Thanks to increased competition among generic manufacturers, the price of first- and second-line antiretroviral (ARV) therapies to treat HIV have plummeted in recent years, The Associated Press reports. However, patents on newer therapies still keep those drugs’ prices heavily inflated by comparison, according to an annual report released by Médecins Sans Frontières/Doctors Without Borders (MSF) at the 7th International AIDS Society Conference on HIV Pathogenesis, Treatment and Prevention (IAS 2013) in Kuala Lumpur.
The cost of the World Health Organization’s recommended single-pill triple-combination first-line ARV has dropped 19 percent in the last year, from $172 to $139 per person per year. Some countries are able to negotiate even lower prices by ordering large quantities. Two second-line ARVs have each seen price drops of 28 percent in the past year, yielding a $303 price tag for the most affordable second-line therapy—a 75 percent reduction in overall cost since 2006.
Newer ARVs, however, are hugely expensive. The lowest price for a salvage regimen for those who have failed second-line treatment is $2,006 in the poorest nations, while countries that cannot access such cut rates pay much more. Thailand and Jamaica, for example, pay a respective $4,760 and $6,570 for the ARV Prezista (darunavir), while Paraguay must pay $7,782 for Intelence (etravirine) and Armenia’s price tag for Isentress (raltegravir) is $13,213.
“MSF and other care providers need the newer treatments for people that have exhausted all other options, but patents keep them priced beyond reach,” Jennifer Cohn, MD, medical director at MSF’s Access Campaign, said in a release. “We also need to watch carefully as newer, better medicines reach the market in coming years, as these are the drugs that we’ll quickly be needing to use. The price question is far from resolved.”
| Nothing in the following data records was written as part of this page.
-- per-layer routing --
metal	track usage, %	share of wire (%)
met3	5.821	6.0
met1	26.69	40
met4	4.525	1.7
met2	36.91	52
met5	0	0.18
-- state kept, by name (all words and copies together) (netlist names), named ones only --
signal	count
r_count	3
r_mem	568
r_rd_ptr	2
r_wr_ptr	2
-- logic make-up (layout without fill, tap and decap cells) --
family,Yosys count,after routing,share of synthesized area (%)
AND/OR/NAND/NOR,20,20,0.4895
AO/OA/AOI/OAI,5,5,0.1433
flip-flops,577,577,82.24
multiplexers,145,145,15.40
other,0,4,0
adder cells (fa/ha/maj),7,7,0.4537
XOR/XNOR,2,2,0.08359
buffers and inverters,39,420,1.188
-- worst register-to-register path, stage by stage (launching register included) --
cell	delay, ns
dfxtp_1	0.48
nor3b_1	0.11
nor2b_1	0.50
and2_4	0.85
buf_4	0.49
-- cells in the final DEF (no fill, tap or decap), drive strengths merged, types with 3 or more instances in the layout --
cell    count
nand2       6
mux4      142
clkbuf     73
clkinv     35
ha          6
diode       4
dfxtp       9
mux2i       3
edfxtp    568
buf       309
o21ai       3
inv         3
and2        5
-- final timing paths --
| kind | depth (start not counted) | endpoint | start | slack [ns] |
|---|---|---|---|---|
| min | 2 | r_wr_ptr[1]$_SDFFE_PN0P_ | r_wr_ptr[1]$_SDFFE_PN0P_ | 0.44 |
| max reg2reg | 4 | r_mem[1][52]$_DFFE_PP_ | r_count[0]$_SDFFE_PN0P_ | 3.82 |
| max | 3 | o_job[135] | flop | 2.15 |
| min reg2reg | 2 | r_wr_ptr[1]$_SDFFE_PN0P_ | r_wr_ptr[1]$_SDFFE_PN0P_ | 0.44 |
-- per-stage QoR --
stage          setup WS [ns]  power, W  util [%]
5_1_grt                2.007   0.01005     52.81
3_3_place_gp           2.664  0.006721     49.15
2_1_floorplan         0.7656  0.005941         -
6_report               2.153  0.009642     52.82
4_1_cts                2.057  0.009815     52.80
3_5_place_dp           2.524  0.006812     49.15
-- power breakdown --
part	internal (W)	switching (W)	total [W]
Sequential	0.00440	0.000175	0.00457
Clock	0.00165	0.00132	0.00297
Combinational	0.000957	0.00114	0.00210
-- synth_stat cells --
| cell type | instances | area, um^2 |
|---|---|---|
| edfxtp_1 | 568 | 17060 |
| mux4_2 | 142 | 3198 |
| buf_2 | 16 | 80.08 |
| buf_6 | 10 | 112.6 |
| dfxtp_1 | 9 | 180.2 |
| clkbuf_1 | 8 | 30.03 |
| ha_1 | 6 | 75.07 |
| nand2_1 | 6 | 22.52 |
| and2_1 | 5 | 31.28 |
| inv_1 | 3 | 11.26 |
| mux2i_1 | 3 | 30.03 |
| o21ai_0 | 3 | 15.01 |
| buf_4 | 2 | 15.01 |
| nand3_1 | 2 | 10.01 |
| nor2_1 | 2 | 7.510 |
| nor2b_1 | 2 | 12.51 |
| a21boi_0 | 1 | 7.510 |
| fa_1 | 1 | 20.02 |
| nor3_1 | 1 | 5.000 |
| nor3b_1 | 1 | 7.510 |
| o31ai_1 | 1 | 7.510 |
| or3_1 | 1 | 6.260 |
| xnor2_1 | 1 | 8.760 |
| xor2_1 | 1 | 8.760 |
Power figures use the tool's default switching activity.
===== src/rtl/dpb_pkg.sv =====
// ----------------------------------------------------------------------------
// Depth pixel back-projection package
// Shared types, register indexes and constants of the back-projection block.
// ----------------------------------------------------------------------------
package dpb_pkg;

    // Texture row pitch used for the sprite index.
    localparam int TEX_WIDTH = 1280;

    // Largest scaled depth and the depth given to a rejected point (-10000.0).
    localparam logic [30:0] DEPTH_MAX = 31'h7FFF_FFFF;
    localparam logic [31:0] REJECT_Z  = 32'hD8F0_0000;

    // Queue between the classifying front and the projecting back.
    localparam int QUEUE_DEPTH = 4;
    localparam int QUEUE_AW    = $clog2(QUEUE_DEPTH);
    localparam int QUEUE_CW    = $clog2(QUEUE_DEPTH + 1);

    // Configuration port.
    localparam int CFG_DW = 31;
    typedef logic [2:0] t_cfg_idx;

    localparam t_cfg_idx CFG_CENTER_X    = 3'd0;
    localparam t_cfg_idx CFG_CENTER_Y    = 3'd1;
    localparam t_cfg_idx CFG_INV_FOCAL_X = 3'd2;
    localparam t_cfg_idx CFG_INV_FOCAL_Y = 3'd3;
    localparam t_cfg_idx CFG_DEPTH_SCALE = 3'd4;
    localparam t_cfg_idx CFG_NEAR_LIMIT  = 3'd5;
    localparam t_cfg_idx CFG_FAR_LIMIT   = 3'd6;
    localparam t_cfg_idx CFG_AUTO_RANGE  = 3'd7;

    // Configuration register set.
    typedef struct packed {
        logic [15:0] center_x;
        logic [15:0] center_y;
        logic [23:0] inv_focal_x;
        logic [23:0] inv_focal_y;
        logic [23:0] depth_scale;
        logic [30:0] near_limit;
        logic [30:0] far_limit;
        logic [1:0]  auto_range;
    } t_cfg;

    // Input request: one visited pixel.
    typedef struct packed {
        logic [10:0] col_u;
        logic [9:0]  row_v;
        logic [15:0] depth_raw;
        logic [7:0]  in_blue;
        logic [7:0]  in_green;
        logic [7:0]  in_red;
        logic [7:0]  in_alpha;
        logic        frame_end;
    } t_pixel_in;

    // Output request: one point of the cloud.
    typedef struct packed {
        logic               kept;
        logic [19:0]        sprite_index;
        logic signed [31:0] pos_x;
        logic signed [31:0] pos_y;
        logic signed [31:0] pos_z;
        logic [7:0]         out_blue;
        logic [7:0]         out_green;
        logic [7:0]         out_red;
        logic [7:0]         out_alpha;
    } t_point_out;

    // Classified pixel handed from the front to the back.
    typedef struct packed {
        logic        kept;
        logic [19:0] sprite_index;
        logic [30:0] scaled;
        logic [27:0] t_x;
        logic [27:0] t_y;
        logic        neg_x;
        logic        neg_y;
        logic [7:0]  blue;
        logic [7:0]  green;
        logic [7:0]  red;
        logic [7:0]  alpha;
    } t_job;

    // Queue status seen by the front and the top level.
    typedef struct packed {
        logic [QUEUE_CW-1:0] count;
        logic                full;
        logic                empty;
    } t_queue_status;

endpackage


===== src/rtl/dpb_back.sv =====
// ----------------------------------------------------------------------------
// Depth pixel back-projection back end
// Multiplies depth by the reciprocal offsets, rounds and saturates the
// position and holds the finished point in the output register.
// ----------------------------------------------------------------------------
module dpb_back (
    input  logic                i_clk,
    input  logic                i_rst_n,
    input  dpb_pkg::t_job       i_job,
    input  logic                i_avail,
    output logic                o_pop,
    output logic                o_valid,
    input  logic                i_stall,
    output dpb_pkg::t_point_out o_data
);
    import dpb_pkg::*;

    // Rounds a Q.32 product to Q16.16 and applies the sign with saturation.
    function automatic logic [31:0] finish_axis(input logic [58:0] prod, input logic neg);
        logic [58:0] rounded;
        logic [42:0] mag;
        logic [31:0] lim;
        rounded = prod + 59'd32768;
        mag     = rounded[58:16];
        if (neg) begin
            lim = (mag > 43'h0_8000_0000) ? 32'h8000_0000 : mag[31:0];
            return (~lim) + 32'd1;
        end
        return (mag > 43'h0_7FFF_FFFF) ? 32'h7FFF_FFFF : mag[31:0];
    endfunction

    logic        r_b1_vld;
    t_job        r_b1_job;
    logic [58:0] r_px;
    logic [58:0] r_py;
    logic        r_out_vld;
    t_point_out  r_out;

    logic        w_out_load;
    logic        w_b1_load;
    t_point_out  w_point;

    // Elastic two-stage pipeline towards the output register.
    assign w_out_load = !r_out_vld || !i_stall;
    assign w_b1_load  = !r_b1_vld || w_out_load;
    assign o_pop      = i_avail && w_b1_load;
    assign o_valid    = r_out_vld;
    assign o_data     = r_out;

    always_ff @(posedge i_clk) begin
        if (!i_rst_n) begin
            r_b1_vld  <= 1'b0;
            r_out_vld <= 1'b0;
        end else begin
            if (w_b1_load) begin
                r_b1_vld <= o_pop;
            end
            if (w_out_load) begin
                r_out_vld <= r_b1_vld;
            end
        end
    end

    // Depth times reciprocal offset for both axes.
    always_ff @(posedge i_clk) begin
        if (o_pop) begin
            r_b1_job <= i_job;
            r_px     <= 59'(i_job.scaled) * 59'(i_job.t_x);
            r_py     <= 59'(i_job.scaled) * 59'(i_job.t_y);
        end
    end

    // Final point; a rejected pixel sits at the far reject depth.
    always_comb begin
        w_point.kept         = r_b1_job.kept;
        w_point.sprite_index = r_b1_job.sprite_index;
        w_point.out_blue     = r_b1_job.blue;
        w_point.out_green    = r_b1_job.green;
        w_point.out_red      = r_b1_job.red;
        w_point.out_alpha    = r_b1_job.alpha;
        if (r_b1_job.kept) begin
            w_point.pos_x = finish_axis(r_px, r_b1_job.neg_x);
            w_point.pos_y = finish_axis(r_py, r_b1_job.neg_y);
            w_point.pos_z = (~{1'b0, r_b1_job.scaled}) + 32'd1;
        end else begin
            w_point.pos_x = '0;
            w_point.pos_y = '0;
            w_point.pos_z = REJECT_Z;
        end
    end

    always_ff @(posedge i_clk) begin
        if (w_out_load && r_b1_vld) begin
            r_out <= w_point;
        end
    end

endmodule


===== config.mk =====
export PLATFORM = sky130hd
export DESIGN_NAME = dpb_back
export DESIGN_NICKNAME = d
export VERILOG_FILES = /design/src/rtl/dpb_pkg.sv /design/src/rtl/dpb_back.sv
export SDC_FILE = /design/constraint.sdc
export NUM_CORES = 2
export LEC_CHECK = 0
export ABC_AREA = 0
export BUFFER_PORTS_ARGS = -buffer_cell sky130_fd_sc_hd__buf_2
export CAP_MARGIN = 20
export CORE_AREA = 2 2 349 351
export DETAILED_ROUTE_END_ITERATION = 8
export DIE_AREA = 0 0 351 353
export PLACE_DENSITY = 0.79
export SETUP_SLACK_MARGIN = 0.5
export SLEW_MARGIN = 25
export SYNTH_ARGS = -nofsm -noshare
export SYNTH_HDL_FRONTEND = slang
export SYNTH_SLANG_ARGS = --single-unit

===== constraint.sdc =====
create_clock -name i_clk -period 11.4 [get_ports i_clk]
set_clock_uncertainty 0.1 [all_clocks]
set_input_delay 0.57 -clock i_clk [delete_from_list [all_inputs] [get_ports i_clk]]
set_output_delay 0.57 -clock i_clk [all_outputs]
set_load 0.01 [all_outputs]

# After elaboration in Yosys (flattened, before gate mapping)
# Cells that the tools add are included.
# Widths: inputs -> output; s select.
op_classes:
  n_addsub: 5
  multipliers: 2
  magnitude_cmp: 4
  muxes: 12
  bitwise_logic: 3
  n_reduce_logical: 7
op_table:
  columns: ["op", "n"]
  rows:
  - ["$mux 32", 8]
  - ["$add 59x16->59 const B", 2]
  - ["$mul 31x28->59", 2]
  - ["$add 32x1->32 const B", 3]
  - ["$gt 43x31->1 const B", 2]
  - ["$gt 43x32->1 const B", 2]
  - ["$not 32->32", 2]
  - ["$not 31->32", 1]
  - ["$mux 1", 4]
  - ["$logic_not 1->1", 3]
  - ["$logic_and 1x1->1", 2]
  - ["$logic_or 1x1->1", 2]
totals:
  regBits: 355
  in_bits: 146
  output_inout_bits: 151
  wordCells: 55

# Depth between registers and ports, before layout
logic_depth:
  word_depth: 7
  depth_mapped: 29
  mapped_depth_nobuf: 27

# Least setup slack after synthesis
# No wires, ideal clock.
synth_timing:
  path_type: "input -> register"
  from: "in i_stall"
  to: "reg r_out (netlist bit o_data[0]), enable pin"
  setup_ps: 883
  arrival_time_ps: 11327
  required_time_ps: 10417
  setup_slack_ps: -910
  path_stages: 1
  n_path_buf: 0
  cell_sequence: "a21boi_0"
synth_via:
  elab_chain_len: 3
synth_rtl:
  columns: ["item", "line", "text"]
  rows:
  - ["start: declaration", "dpb_back.sv:13", "input logic i_stall,"]
  - ["$logic_not 1->1", "dpb_back.sv:44", "assign w_out_load = !r_out_vld || !i_stall;"]
  - ["$logic_or 1x1->1", "dpb_back.sv:44", null]
  - ["$logic_and 1x1->1", "dpb_back.sv:93", "if (w_out_load && r_b1_vld) begin"]
  - ["end signal: assignment", "dpb_back.sv:94", "r_out <= w_point;"]
  - ["end: declaration", "dpb_back.sv:37", "t_point_out r_out;"]
# Every way passes these cells.
# A chain may end at the register's enable or synchronous reset.

# Worst setup path after layout
layout_timing:
  from: "in i_job[99] in the netlist's numbering"
  to: "reg r_px[51], data pin"
layout_via:
  elab_chain_len: 1
layout_rtl:
  columns: ["item", "line", "text"]
  rows:
  - ["start: declaration", "dpb_back.sv:9", "input dpb_pkg::t_job i_job,"]
  - ["$mul 31x28->59", "dpb_back.sv:68", "r_px <= 59'(i_job.scaled) * 59'(i_job.t_x);"]
  - ["end signal: assignment", "dpb_back.sv:68", null]
  - ["end: declaration", "dpb_back.sv:34", "logic [58:0] r_px;"]
# Every way passes these cells.

==> metrics.txt <==
number of standard cells in the layout, taps in and fillers out 9108; number of hold violations in the final report 0; Max Clk Rate 0.113 GHz; Critical-path top delay cell sky130_fd_sc_hd__o311ai_0; maximum fanout along the worst path 37; arrival time reported for the critical path endpoint 9.06 ns; total die area 124000 um^2; overflow left after global routing 0; count of flip-flops with a built-in enable after synthesis 323; number of antenna violations at the first check in global routing 14; Post-Synthesis Mean Instance Area 9.39 um^2; Die Span X 351 um; Iter 0 DRT Violations 4105; root buffer cell sky130_fd_sc_hd__clkbuf_16; max incr delay on CP 0.85 ns; Slew HR 29.9%; worst hold path stage count 1; total clock buffers created by CTS 38; number of gates resized after CTS 0; CP Data Required Time 11.64 ns; Synth Register Bits 325; startpoint of the worst-slack reg-to-reg timing path r_px[15]$_DFFE_PP_; max-capacitance violation count 0; Compound-Gate Fraction of Synth Area 4.08%; fin crit period 8.82 ns; type of the setup path with the least slack in -> reg; CP startpoint kind input port; worst hold path class in -> reg; xor/xnor share of the synthesized area 2.42%; hold_buf cts 0; post-synthesis async set-or-reset flop share 0%; count of synthesis-stage warnings from yosys 0; half-perimeter wire length of the detailed placement result 136 mm; Max H-tree Level 2; startpoint of the most critical hold path i_job[24]; Antenna Nets Post-Route 0; via count 51400; core area 121000 um^2; cell repeated most along the worst path sky130_fd_sc_hd__fa_1; flop-to-flop setup slack 4.07 ns; final estimated routing congestion in global placement 0.921; worst-case reg-to-reg path depth 22; Unique masters post-synth 85; leading cell types in the layout, fill and taps excluded sky130_fd_sc_hd__inv_1, sky130_fd_sc_hd__fa_1, sky130_fd_sc_hd__nand2_1; final-report max-slew violation count 0; number of rows in the core area 128; Sinks on Clock Net 325; largest net degree at the start of global routing 76; routed wire length 179 mm; part of the Yosys area used for sequential elements 13.9%; wire length of the first global-routing pass 291 mm; Hold Path End r_b1_job[24]$_DFFE_PP_; gr usage total 29.9%; kind of end point of the critical path flip-flop; netlist area before placement 70200 um^2; clock-pin slew on the worst setup and hold paths 0.06 ns; vias in the first global route 55900; Synth Net Count 9550; buffer depth of the longest clock path 3; Final nets 9520; share of cell area taken by muxes after synthesis 0.281%; per-cell routed wire length 19.7 um; capture point of the worst reg-to-reg path o_data[126]$_SDFFCE_PN0P_; number of instances in the synthesized netlist 7479; synthesized-area fraction occupied by adder cells 50.3%; dominant combinational cell family by area after synthesis adder cells; setup bufs post-CTS 0; clock tree from TritonCTS built; length of the first detailed-routing pass in iterations 8; placed cell count 9034; post-route clock period utilization 77.4%; Clk Latency, worst-skew pair 0.60 ns; top-level I/O count 297; unrepaired setup endpoints after global routing false; layout filler cell count 9827; number of input and output port buffers inserted 296; starting utilization of the core area 58.3%; basic-gate share of the synthesized area counting and, or, nand and nor cells 17.4%; chip height 353 um; DRC viols 0; via density per instance 5.64; status completed; slew at the pin with the worst max-slew slack 1.05 ns; final count of negative-setup-slack endpoints 0; Layout Area Growth over Synthesis 5.13%; top flip-flop cell by instance count after synthesis sky130_fd_sc_hd__edfxtp_1; layout cell share with drive strength beyond 1 5.95%; most common library cell in the layout ignoring fill and taps sky130_fd_sc_hd__inv_1; setup TNS 0 ns
[through the flow]
stage	setup slack [ns]	utilization [%]	hold WS (ns)	instance area [um^2]
6_report	2.58	61.2	0.0451	73900
4_1_cts	2.79	61.2	0.0161	73800
2_1_floorplan	3.03	-	0.300	70200
3_3_place_gp	2.42	60.2	0.300	72600
3_5_place_dp	2.19	60.2	0.305	72600
5_1_grt	2.32	61.2	0.0325	73800
[critical path, delay by kind of cell]
kind	cells	cell delay, ns
AO/OA/AOI/OAI	10	3.38
XOR/XNOR	1	0.09
adder cells (fa/ha/maj)	8	3.75
buffers and inverters	7	1.10
AND/OR/NAND/NOR	1	0.13
[kinds of logic (layout without fill, tap and decap cells)]
logic type / after synthesis / in the layout
flip-flops: 325 / 325
other: 0 / 6
XOR/XNOR: 194 / 194
AO/OA/AOI/OAI: 452 / 452
multiplexers: 19 / 19
buffers and inverters: 2162 / 2160
AND/OR/NAND/NOR: 2402 / 2402
adder cells (fa/ha/maj): 1925 / 1925
[sequential cells by signal (all words and copies together), names as in the netlist]
register / cells
o_data: 149
o_valid: 1
r_b1_job: 86
r_b1_vld: 1
r_px: 44
r_py: 44
[layout make-up]
type | count | area, um^2 | area share (%)
clock buffers | 41 | 962 | 1.30
repair buffers | 349 | 1890 | 2.56
multi-input cells | 4992 | 52400 | 70.9
diodes | 6 | 15.0 | 0.0203
clock inverters | 27 | 308 | 0.417
flip-flops and latches | 325 | 9740 | 13.2
well taps | 1625 | 2030 | 2.75
inverters | 1743 | 6540 | 8.86
[synthesized netlist by cell type, types with 16 or more instances]
library cell	count	area share, %
sky130_fd_sc_hd__mux2i_1	16	0.23
sky130_fd_sc_hd__nor2_1	150	0.80
sky130_fd_sc_hd__ha_1	423	7.5
sky130_fd_sc_hd__o21ai_0	91	0.65
sky130_fd_sc_hd__xor2_1	83	1.0
sky130_fd_sc_hd__xnor2_1	111	1.4
sky130_fd_sc_hd__inv_1	1741	9.3
sky130_fd_sc_hd__buf_2	21	0.15
sky130_fd_sc_hd__nor4_1	25	0.22
sky130_fd_sc_hd__and2_1	918	8.2
sky130_fd_sc_hd__nand4_1	45	0.40
sky130_fd_sc_hd__nor3_1	60	0.43
sky130_fd_sc_hd__a21o_1	41	0.44
sky130_fd_sc_hd__nor2b_1	17	0.15
sky130_fd_sc_hd__and3_1	38	0.34
sky130_fd_sc_hd__fa_1	1502	43
sky130_fd_sc_hd__clkbuf_1	388	2.1
sky130_fd_sc_hd__nand2_1	968	5.2
sky130_fd_sc_hd__a211oi_1	27	0.29
sky130_fd_sc_hd__a21oi_1	153	1.1
sky130_fd_sc_hd__nand3_1	91	0.65
sky130_fd_sc_hd__edfxtp_1	323	14
sky130_fd_sc_hd__a31oi_1	17	0.15
[per-layer routing]
| metal | up-vias | wire length [um] | track usage [%] |
|---|---|---|---|
| li1 | 22100 | - | - |
| met3 | 559 | 14700 | 4.86 |
| met5 | - | 39 | 0 |
| met1 | 26300 | 66600 | 37.8 |
| met4 | 6 | 9240 | 14.0 |
| met2 | 2340 | 88500 | 50.3 |
[worst max-delay path by stage]
stage | startpoint | endpoint
after floorplan | i_stall | o_data[0]$_DFFE_PP_
after global placement | i_job[98] | r_px[51]$_DFFE_PP_
after detailed placement | i_job[98] | r_px[51]$_DFFE_PP_
after CTS | i_job[99] | r_px[51]$_DFFE_PP_
after global routing | i_job[99] | r_px[51]$_DFFE_PP_
final | i_job[99] | r_px[51]$_DFFE_PP_
Power is left out: the tool's default activity adds up to more than one toggle a clock period on the data nets, which glitch-free logic cannot reach.
--- config.mk ---
export PLATFORM = sky130hd
export DESIGN_NAME = dpb_front
export DESIGN_NICKNAME = d
export VERILOG_FILES = /design/src/rtl/dpb_pkg.sv /design/src/rtl/dpb_front.sv
export SDC_FILE = /design/constraint.sdc
export NUM_CORES = 2
export LEC_CHECK = 0
export BUFFER_PORTS_ARGS = -buffer_cell sky130_fd_sc_hd__buf_4
export CORE_ASPECT_RATIO = 1.2
export CORE_MARGIN = 4
export CORE_UTILIZATION = 60
export CTS_CLUSTER_SIZE = 16
export DETAILED_ROUTE_END_ITERATION = 10
export GPL_TIMING_DRIVEN = 0
export PLACE_DENSITY_LB_ADDON = 0.05
export RECOVER_POWER = 100
export SLEW_MARGIN = 5
export SYNTH_ARGS = -nofsm -noshare
export SYNTH_HDL_FRONTEND = slang
export SYNTH_SLANG_ARGS = --single-unit
--- constraint.sdc ---
create_clock -name i_clk -period 12.4 [get_ports i_clk]
set_input_delay 0.62 -clock i_clk [delete_from_list [all_inputs] [get_ports i_clk]]
set_output_delay 0.62 -clock i_clk [all_outputs]
set_load 0.03 [all_outputs]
“Scaling up HIV treatment and sustaining people on treatment for life will depend on bringing the price of newer drugs down,” Arax Bozadjian, HIV pharmacist at MSF’s Access Campaign, said in a release. “Today, there are no quality-assured generic options for the large majority of the newer HIV drugs. Prices in middle-income countries are also a major concern. The terms of existing voluntary license agreements aren’t good enough; most of them don’t have terms that are public health–oriented; and most middle-income countries are excluded, which limits these countries’ access to much-needed regimens.”